### Exercise description
Below are records. Find each line in them that holds the word "bits" and copy it.

(Saved data entries)
--- START ---

==> src/flat_wrapper.sv <==
// flat-port wrapper written by rule: the top's interface ports become plain ports
module uart_rx_fifo_flat 
#(
    parameter int FIFO_DEPTH = 4
)
  (clk, resetn, cfg_div, ser_rx, frame_err, overrun, err_clr, stream_m_valid, stream_m_data, stream_m_ready);
  uart_rx_fifo_if stream_i ();
  input  logic clk;
  input  logic resetn;
  input  logic [15:0] cfg_div;
  input  logic ser_rx;
  output logic frame_err;
  output logic overrun;
  input  logic err_clr;
  output wire logic [$bits(stream_i.m_valid)-1:0] stream_m_valid;
  output wire logic [$bits(stream_i.m_data)-1:0] stream_m_data;
  input wire logic [$bits(stream_i.m_ready)-1:0] stream_m_ready;
  assign stream_m_valid = stream_i.m_valid;
  assign stream_m_data = stream_i.m_data;
  assign stream_i.m_ready = stream_m_ready;
  uart_rx_fifo #(.FIFO_DEPTH(FIFO_DEPTH)) u_core (.clk(clk), .resetn(resetn), .cfg_div(cfg_div), .ser_rx(ser_rx), .stream(stream_i), .frame_err(frame_err), .overrun(overrun), .err_clr(err_clr));
endmodule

--- END ---

### Answer to this exercise
  output wire logic [$bits(stream_i.m_valid)-1:0] stream_m_valid;
  output wire logic [$bits(stream_i.m_data)-1:0] stream_m_data;
  input wire logic [$bits(stream_i.m_ready)-1:0] stream_m_ready;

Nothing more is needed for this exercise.